La derecha política y mediática regional repite eslóganes y prejuicios contra el Estado y su presencia en políticas públicas de inclusión social y cuidado en salud, mientras los gigantes del mundo digital abusan de la posición dominante de mercado y del mega flujo de datos que alimentan sus algoritmos como «armas de destrucción matemática».
¿Inteligentes?
Creemos que portamos un teléfono personal, inteligente. Pensamos que el celular nos pertenece, pero no hay nada menos personal. El algoritmo está en nuestro querido celular, donde se esconde un tipo de sociedad, que es del conocimiento, de un sistema de poder, dicen que sostenido en una ideología algorítmica neutral.
Y uno va viendo cómo, de a poco, el celular se va apropiando de tu ser: te pide la huella digital mientras realiza sin que se lo pidas tu reconocimiento facial, lo tienes ligado a tu cuenta de correo digital, a tu tarjeta de crédito o de débito, y vas recibiendo notificaciones y noticias de instituciones y gente que ni siquiera sabías que existen. Y entonces te acuerdas que había algo que se llamaba intimidad y que lo fuiste perdiendo.
En un mundo capitalista donde el uno por ciento de la población posee el 50 % de la riqueza, y el 10 % posee el 88 %, la inmensa mayoría que no es propietaria de medios de producción y vive de la venta de su fuerza de trabajo devendrá inútil en cuanto las máquinas desempeñen sus labores de forma más rápida, barata y eficiente.
El capital ha esclavizado pueblos, exterminado naciones, desencadenado genocidios sin más objetivo que obtener dividendos. ¿Que hará con una fuerza laboral suplantada por mecanismos que no exigen salarios?, se pregunta el intelectual venezolano Luis Britto.
Hoy, bajo el manto de una retórica de democratización y acceso a la información, progreso e innovación que disparan desde las ONG europeas, se esconde el más puro y antiguo sistema de dominación
Seguimos negándonos a vernos con nuestros propios ojos. Seguimos viendo con ojos ajenos, del enemigo, copiando sus modelos, discutiendo las temáticas que agendan las ONG europeas, muy socialdemócratas ellas, olvidando a nuestras gentes en nombre de la lucha por nuestro futuro.

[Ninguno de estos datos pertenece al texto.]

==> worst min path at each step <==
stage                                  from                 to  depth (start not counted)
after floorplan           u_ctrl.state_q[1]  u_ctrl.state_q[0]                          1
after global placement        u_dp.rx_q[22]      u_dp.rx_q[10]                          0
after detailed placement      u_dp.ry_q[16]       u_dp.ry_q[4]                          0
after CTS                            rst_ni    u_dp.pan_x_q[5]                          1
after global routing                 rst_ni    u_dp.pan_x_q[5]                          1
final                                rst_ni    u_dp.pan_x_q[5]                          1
`config.mk`:
```
export PLATFORM = sky130hd
export DESIGN_NAME = lru_page_replacement
export DESIGN_NICKNAME = d
export VERILOG_FILES = /design/src/hdl/lru_pr_pkg.sv /design/src/hdl/lru_pr_cell.sv /design/src/hdl/lru_page_replacement.sv
export SDC_FILE = /design/constraint.sdc
export NUM_CORES = 2
export LEC_CHECK = 0
export ABC_AREA = 1
export BUFFER_PORTS_ARGS = -buffer_cell sky130_fd_sc_hd__buf_2
export CORE_ASPECT_RATIO = 2
export CORE_MARGIN = 1.5
export CORE_UTILIZATION = 30
export DETAILED_ROUTE_END_ITERATION = 16
export HOLD_SLACK_MARGIN = 0.1
export PLACE_DENSITY = 0.56
export SKIP_LAST_GASP = 1
export SLEW_MARGIN = 25
export SYNTH_ARGS = -nofsm -noshare
export SYNTH_HDL_FRONTEND = slang
export SYNTH_SLANG_ARGS = --single-unit
export TNS_END_PERCENT = 50
```
`constraint.sdc`:
```
create_clock -name i_clk -period 10.24 [get_ports i_clk]
set_input_delay 2.048 -clock i_clk [delete_from_list [all_inputs] [get_ports i_clk]]
set_output_delay 2.048 -clock i_clk [all_outputs]
set_load 0.1 [all_outputs]
```
`src/hdl/lru_pr_pkg.sv`:
```
// lru_pr_pkg: shared constants and types for the lru page replacement block
// used by lru_pr_cell and lru_page_replacement, no dependencies
`default_nettype none

package lru_pr_pkg;

    localparam int MAX_WAYS  = 16;
    localparam int PAGE_BITS = 31;
    localparam int CFG_W     = 5;
    localparam int HIT_W     = 32;

    localparam logic [CFG_W-1:0] WAYS_RESET = CFG_W'(16);

    typedef struct packed {
        logic active;
        logic done;
        logic hit;
        logic ev_valid;
    } t_tok_ctl;

endpackage

`default_nettype wire

```
`src/hdl/lru_pr_cell.sv`:
```
// lru_pr_cell: one recency slot of the lru chain and the request stage that visits it
// depends on lru_pr_pkg
`default_nettype none

module lru_pr_cell #(
    parameter int MAX_WAYS  = lru_pr_pkg::MAX_WAYS,
    parameter int PAGE_BITS = lru_pr_pkg::PAGE_BITS,
    parameter int IDX       = 0
) (
    input  wire                         i_clk,
    input  wire                         i_rst_n,
    input  wire [$clog2(MAX_WAYS+1)-1:0] i_limit,
    input  lru_pr_pkg::t_tok_ctl        i_tok,
    input  wire [PAGE_BITS-1:0]         i_tok_page,
    input  wire [PAGE_BITS-1:0]         i_tok_carry,
    input  wire [PAGE_BITS-1:0]         i_tok_ev_page,
    input  wire                         i_next_valid,
    output lru_pr_pkg::t_tok_ctl        o_tok,
    output logic [PAGE_BITS-1:0]        o_tok_page,
    output logic [PAGE_BITS-1:0]        o_tok_carry,
    output logic [PAGE_BITS-1:0]        o_tok_ev_page,
    output logic                        o_valid
);

    localparam int LIM_W = $clog2(MAX_WAYS + 1);
    localparam logic [LIM_W-1:0] IDX_L = LIM_W'(IDX);

    lru_pr_pkg::t_tok_ctl   r_tok;
    logic [PAGE_BITS-1:0]   r_tok_page;
    logic [PAGE_BITS-1:0]   r_tok_carry;
    logic [PAGE_BITS-1:0]   r_tok_ev_page;
    logic [PAGE_BITS-1:0]   r_page;
    logic                   r_valid;

    logic [PAGE_BITS-1:0]   n_page;
    logic                   n_valid;

    logic                   w_match;
    logic [PAGE_BITS-1:0]   w_post_page;
    logic                   w_post_valid;
    logic                   w_done_out;
    logic                   w_hit_out;
    logic [PAGE_BITS-1:0]   w_carry_out;
    logic                   w_last;
    logic                   w_evict;

    always_comb begin
        w_match = r_valid && (r_page == r_tok_page);
        if (!r_tok.done) begin
            w_post_page  = r_tok_carry;
            w_post_valid = 1'b1;
            if (w_match) begin
                w_done_out  = 1'b1;
                w_hit_out   = 1'b1;
                w_carry_out = r_tok_carry;
            end else begin
                w_done_out  = !r_valid;
                w_hit_out   = 1'b0;
                w_carry_out = r_page;
            end
        end else begin
            w_post_page  = r_page;
            w_post_valid = r_valid;
            w_done_out   = 1'b1;
            w_hit_out    = 1'b0;
            w_carry_out  = r_tok_carry;
        end
        // last resident slot after this request, trimmed when past the limit
        w_last  = w_post_valid && w_done_out && !i_next_valid;
        w_evict = r_tok.active && w_last && (IDX_L >= i_limit);

        n_page  = r_tok.active ? w_post_page : r_page;
        n_valid = r_tok.active ? (w_post_valid && !w_evict) : r_valid;
    end

    always_comb begin
        o_tok.active   = r_tok.active;
        o_tok.done     = w_done_out;
        o_tok.hit      = r_tok.hit | w_hit_out;
        o_tok.ev_valid = r_tok.ev_valid | w_evict;
        o_tok_page     = r_tok_page;
        o_tok_carry    = w_carry_out;
        o_tok_ev_page  = w_evict ? w_post_page : r_tok_ev_page;
        o_valid        = r_valid;
    end

    always_ff @(posedge i_clk) begin
        if (!i_rst_n) begin
            r_tok   <= '0;
            r_valid <= 1'b0;
        end else begin
            r_tok   <= i_tok;
            r_valid <= n_valid;
        end
    end

    always_ff @(posedge i_clk) begin
        r_tok_page    <= i_tok_page;
        r_tok_carry   <= i_tok_carry;
        r_tok_ev_page <= i_tok_ev_page;
        r_page        <= n_page;
    end

endmodule

`default_nettype wire

```
`src/hdl/lru_page_replacement.sv`:
```
// lru_page_replacement: fully associative lru replacement over a chain of recency cells
// depends on lru_pr_pkg and lru_pr_cell
// a request walks the cell chain one cell per cycle and no new request is accepted
// until it has left the chain and the skid slot is empty; a finished result
//   waits in an output register with one skid slot
// reset: store empty, hit count zero, ways_in_use back to 16
`default_nettype none

module lru_page_replacement #(
    parameter int MAX_WAYS  = lru_pr_pkg::MAX_WAYS,
    parameter int PAGE_BITS = lru_pr_pkg::PAGE_BITS
) (
    input  wire                             i_clk,
    input  wire                             i_rst_n,
    input  wire                             i_cfg_we,
    input  wire [lru_pr_pkg::CFG_W-1:0]     i_cfg_data,
    input  wire                             i_valid,
    output logic                            o_stall,
    input  wire [PAGE_BITS-1:0]             i_page_number,
    output logic                            o_valid,
    input  wire                             i_stall,
    output logic                            o_hit,
    output logic                            o_evicted_valid,
    output logic [PAGE_BITS-1:0]            o_evicted_page,
    output logic [lru_pr_pkg::HIT_W-1:0]    o_hit_total
);

    localparam int LIM_W = $clog2(MAX_WAYS + 1);
    localparam int CFG_W = lru_pr_pkg::CFG_W;
    localparam int HIT_W = lru_pr_pkg::HIT_W;
    localparam int CW    = (LIM_W > CFG_W) ? LIM_W : CFG_W;

    logic [CFG_W-1:0]       r_ways;
    logic                   r_busy;
    logic [HIT_W-1:0]       r_hit_cnt;
    logic                   r_out_valid;
    logic                   r_out_hit;
    logic                   r_out_ev_valid;
    logic [PAGE_BITS-1:0]   r_out_ev_page;
    logic [HIT_W-1:0]       r_out_total;
    logic                   r_skid_valid;
    logic                   r_skid_hit;
    logic                   r_skid_ev_valid;
    logic [PAGE_BITS-1:0]   r_skid_ev_page;
    logic [HIT_W-1:0]       r_skid_total;

    logic                   n_busy;
    logic [HIT_W-1:0]       n_hit_cnt;
    logic                   n_out_valid;
    logic                   n_out_hit;
    logic                   n_out_ev_valid;
    logic [PAGE_BITS-1:0]   n_out_ev_page;
    logic [HIT_W-1:0]       n_out_total;
    logic                   n_skid_valid;
    logic                   n_skid_hit;
    logic                   n_skid_ev_valid;
    logic [PAGE_BITS-1:0]   n_skid_ev_page;
    logic [HIT_W-1:0]       n_skid_total;

    logic [CW-1:0]          w_ways_ext;
    logic [CW-1:0]          w_lim_ext;
    logic [LIM_W-1:0]       w_limit;
    logic                   w_accept;
    logic                   w_take;
    logic                   w_exit;
    logic                   w_x_hit;
    logic                   w_x_ev_valid;
    logic [PAGE_BITS-1:0]   w_x_ev_page;
    logic [HIT_W-1:0]       w_x_total;

    lru_pr_pkg::t_tok_ctl   w_tok     [MAX_WAYS+1];
    logic [PAGE_BITS-1:0]   w_tok_page [MAX_WAYS+1];
    logic [PAGE_BITS-1:0]   w_tok_carry [MAX_WAYS+1];
    logic [PAGE_BITS-1:0]   w_tok_ev_page [MAX_WAYS+1];
    logic                   w_cell_valid [MAX_WAYS+1];

    // effective way limit: zero acts as one, above the built depth acts as the depth
    always_comb begin
        w_ways_ext = CW'(r_ways);
        if (w_ways_ext == '0) begin
            w_lim_ext = CW'(1);
        end else if (w_ways_ext > CW'(MAX_WAYS)) begin
            w_lim_ext = CW'(MAX_WAYS);
        end else begin
            w_lim_ext = w_ways_ext;
        end
        w_limit = w_lim_ext[LIM_W-1:0];
    end

    assign o_stall  = r_busy || r_skid_valid;
    assign w_accept = i_valid && !o_stall;

    assign w_tok[0].active        = w_accept;
    assign w_tok[0].done          = 1'b0;
    assign w_tok[0].hit           = 1'b0;
    assign w_tok[0].ev_valid      = 1'b0;
    assign w_tok_page[0]          = i_page_number;
    assign w_tok_carry[0]         = i_page_number;
    assign w_tok_ev_page[0]       = '0;
    assign w_cell_valid[MAX_WAYS] = 1'b0;

    for (genvar g = 0; g < MAX_WAYS; g++) begin : g_cell
        lru_pr_cell #(
            .MAX_WAYS  (MAX_WAYS),
            .PAGE_BITS (PAGE_BITS),
            .IDX       (g)
        ) u_cell (
            .i_clk         (i_clk),
            .i_rst_n       (i_rst_n),
            .i_limit       (w_limit),
            .i_tok         (w_tok[g]),
            .i_tok_page    (w_tok_page[g]),
            .i_tok_carry   (w_tok_carry[g]),
            .i_tok_ev_page (w_tok_ev_page[g]),
            .i_next_valid  (w_cell_valid[g+1]),
            .o_tok         (w_tok[g+1]),
            .o_tok_page    (w_tok_page[g+1]),
            .o_tok_carry   (w_tok_carry[g+1]),
            .o_tok_ev_page (w_tok_ev_page[g+1]),
            .o_valid       (w_cell_valid[g])
        );
    end

    // a carry still pending past the last cell is the page pushed out of a full store
    always_comb begin
        w_exit       = w_tok[MAX_WAYS].active;
        w_x_hit      = w_tok[MAX_WAYS].hit;
        w_x_ev_valid = w_tok[MAX_WAYS].ev_valid || !w_tok[MAX_WAYS].done;
        w_x_ev_page  = w_tok[MAX_WAYS].done ? w_tok_ev_page[MAX_WAYS]
                                             : w_tok_carry[MAX_WAYS];
        w_x_total    = r_hit_cnt + HIT_W'(w_x_hit);
        w_take       = r_out_valid && !i_stall;
    end

    always_comb begin
        n_busy          = r_busy;
        n_hit_cnt       = r_hit_cnt;
        n_out_valid     = r_out_valid;
        n_out_hit       = r_out_hit;
        n_out_ev_valid  = r_out_ev_valid;
        n_out_ev_page   = r_out_ev_page;
        n_out_total     = r_out_total;
        n_skid_valid    = r_skid_valid;
        n_skid_hit      = r_skid_hit;
        n_skid_ev_valid = r_skid_ev_valid;
        n_skid_ev_page  = r_skid_ev_page;
        n_skid_total    = r_skid_total;

        if (w_accept) begin
            n_busy = 1'b1;
        end
        if (w_take) begin
            n_out_valid = 1'b0;
        end
        if (w_take && r_skid_valid) begin
            n_out_valid    = 1'b1;
            n_out_hit      = r_skid_hit;
            n_out_ev_valid = r_skid_ev_valid;
            n_out_ev_page  = r_skid_ev_page;
            n_out_total    = r_skid_total;
            n_skid_valid   = 1'b0;
        end
        if (w_exit) begin
            n_busy    = 1'b0;
            n_hit_cnt = w_x_total;
            if ((!r_out_valid || w_take) && !r_skid_valid) begin
                n_out_valid    = 1'b1;
                n_out_hit      = w_x_hit;
                n_out_ev_valid = w_x_ev_valid;
                n_out_ev_page  = w_x_ev_page;
                n_out_total    = w_x_total;
            end else begin
                n_skid_valid    = 1'b1;
                n_skid_hit      = w_x_hit;
                n_skid_ev_valid = w_x_ev_valid;
                n_skid_ev_page  = w_x_ev_page;
                n_skid_total    = w_x_total;
            end
        end
    end

    always_ff @(posedge i_clk) begin
        if (!i_rst_n) begin
            r_ways       <= lru_pr_pkg::WAYS_RESET;
            r_busy       <= 1'b0;
            r_hit_cnt    <= '0;
            r_out_valid  <= 1'b0;
            r_skid_valid <= 1'b0;
        end else begin
            if (i_cfg_we) begin
                r_ways <= i_cfg_data;
            end
            r_busy       <= n_busy;
            r_hit_cnt    <= n_hit_cnt;
            r_out_valid  <= n_out_valid;
            r_skid_valid <= n_skid_valid;
        end
    end

    always_ff @(posedge i_clk) begin
        r_out_hit       <= n_out_hit;
        r_out_ev_valid  <= n_out_ev_valid;
        r_out_ev_page   <= n_out_ev_page;
        r_out_total     <= n_out_total;
        r_skid_hit      <= n_skid_hit;
        r_skid_ev_valid <= n_skid_ev_valid;
        r_skid_ev_page  <= n_skid_ev_page;
        r_skid_total    <= n_skid_total;
    end

    assign o_valid         = r_out_valid;
    assign o_hit           = r_out_hit;
    assign o_evicted_valid = r_out_ev_valid;
    assign o_evicted_page  = r_out_ev_page;
    assign o_hit_total     = r_out_total;

endmodule

`default_nettype wire
```
==> results.ini <==
[detailed_routing]
drc_errors=0
wirelength_um=172000
vias=50600
detail_route.first_pass.iterations=5
drt.antenna.violating_nets=0
drtIter0Drc=2514
wl_per_cell_um=14.4
vias_per_cell=4.23

[setup_path]
required_ns=8.19
worstSetupPathType=reg2out
timing.reg2reg.worst_path_depth=20
cp-start-kind=flip-flop
critical_r2r_capture=r_hit_cnt[28]$_SDFFE_PN0P_
end_kind=primary output
timing.reg2reg.setup_slack_ns=6.53
crit_arrival_ns=1.77
critical_path.reg2reg.startpoint=g_cell[15].u_cell.r_page[18]$_DFFE_PP_
cp_max_fanout=5

[yosys]
synth_flop_cell=sky130_fd_sc_hd__dfxtp_1
synthDominantCellAreaShare_pct=41.7
synth-xor-area-share_pct=5.42
post_synth_simple_gate_area_pct=21.9
synth.cell_area_um2=77100
synth_cell_type_count=49
synth.area.top_cells=sky130_fd_sc_hd__dfxtp_1 (42%), sky130_fd_sc_hd__edfxtp_1 (22%), sky130_fd_sc_hd__nand2_1 (17%), sky130_fd_sc_hd__xnor2_1 (4.6%), sky130_fd_sc_hd__o21ai_0 (2.9%)
ys_ff_latch=2169
yosysWarningCount=0
post_synthesis_async_set_or_reset_flop_share_pct=0
synth_top_family_by_area=simple AND/OR/NAND/NOR gates
muxShareOfSynthArea_pct=0.545
post_synth_fa_ha_maj_area_fraction_pct=0.0324
seq_area_frac_synth_pct=63.6
count_of_mapped_cells_out_of_synthesis=8440
synth_compound_area_share_pct=4.26
syn_avg_cell_area_um2=9.14
synth-edff-count=561
yosys.area.top_type=sky130_fd_sc_hd__dfxtp_1

[sta]
setup_tns_ns=0
unrepaired_setup_endpoints_after_global_routing=false
drv_slew=0
min_period_ns=3.82
finalHoldWorstSlack_ns=0.320
min_period_over_period_pct=37.3
worst_slack_ns=6.42
report.final.setup_viol=0
clock-skew-final_ns=0.104
fmaxAchievable_ghz=0.262
final_hold_viol_count=0
timing.max_slew.rel_slack_pct=34.1
worst_slew_pin_slew_ns=0.988

[floorplanning]
top_level_ports=108
die-area_um2=260000
core_area_um2=256000
number_of_standard_cell_rows_in_the_floorplan=263
die_w_um=362
start_util_pct=30.1
die_height_um=720

[final_layout]
most-common-layout-cells=sky130_fd_sc_hd__nand2_1 (3562), sky130_fd_sc_hd__dfxtp_1 (1606), sky130_fd_sc_hd__edfxtp_1 (561)
areaGrowthSynthToFinish_pct=14.0
fin_util_pct=34.3
mostFrequentLayoutCell=sky130_fd_sc_hd__nand2_1
layout-drive-gt1-share_pct=7.18
layout.nets=8533

[worst_hold_path]
hold_path_class=reg2reg
holdPathStages=0
timing.hold.worst.start=g_cell[3].u_cell.o_tok_page[6]$_DFF_P_
whs_endpoint=g_cell[4].u_cell.o_tok_page[6]$_DFF_P_

[power_and_ir_drop]
p_comb_share_pct=3.9
leakage_nw=38.1
powerDensity_nw_per_um2=201
intPower_w=0.0139
post-layout-total-power_w=0.0177
vdd_drop_max_v=0.000124
sequentialPowerShare_pct=52.8
power.switching_fraction_pct=21.4
power.net_switching_w=0.00378
pwr-share-clk_pct=43.3

[clocking]
cts_tree=yes
post_cts_resize_count=0
clock_path_buffers=4
clockRootBuffer=sky130_fd_sc_hd__clkbuf_16
postCtsHoldBufs=0
tritoncts.num_buffers=203
clk-insertion-delay-late_ns=0.86
number_of_h_tree_levels=4
clkSinkCount=2169
clk_pin_slew_ns=0.06
cts.repair_timing.setup_buffer_count=0

[flow_run]
max_cap_violations=0

[global_routing]
grt_pass1_vias=51600
grt_max_degree=72
groute.usage.overall_pct=13.1
grt_remaining_overflow=0
initial_antenna_violation_count=8
grt_first_pass_wirelength_um=276000

[placement]
gp_routability_congestion=0.880
placement.io_buffers=107
placement.setup.worst_slack_ns=5.54
detailed_place_hpwl_um=134000

[status]
outcome=finished clean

En Argentina, la sanción de la Ley de Servicios de Comunicación Audiovisual materializó un marco legal propicio para avanzar en la democratización de un ámbito tan crucial para el ejercicio del poder en las sociedades actuales. En términos de balance, lo más evidente es la distancia entre ese marco legal y lo que se llegó a aplicar. De hecho, el poder de fuego y el peso económico de los «medios dominantes», que la ley venía a regular y a limitar, hoy es mayor que entonces.
La desinformación (incluyendo el bombardeo de los fake news) juega un papel relevante en el sostenimiento del orden sistémico occidental, que controla los principales medios que llegan a la población, que son los que siguen asesinando la verdad y la democracia. Construir abajo y a la izquierda, parece ser el único camino emancipatorio posible. Porque lo único que se construye desde arriba, es un pozo.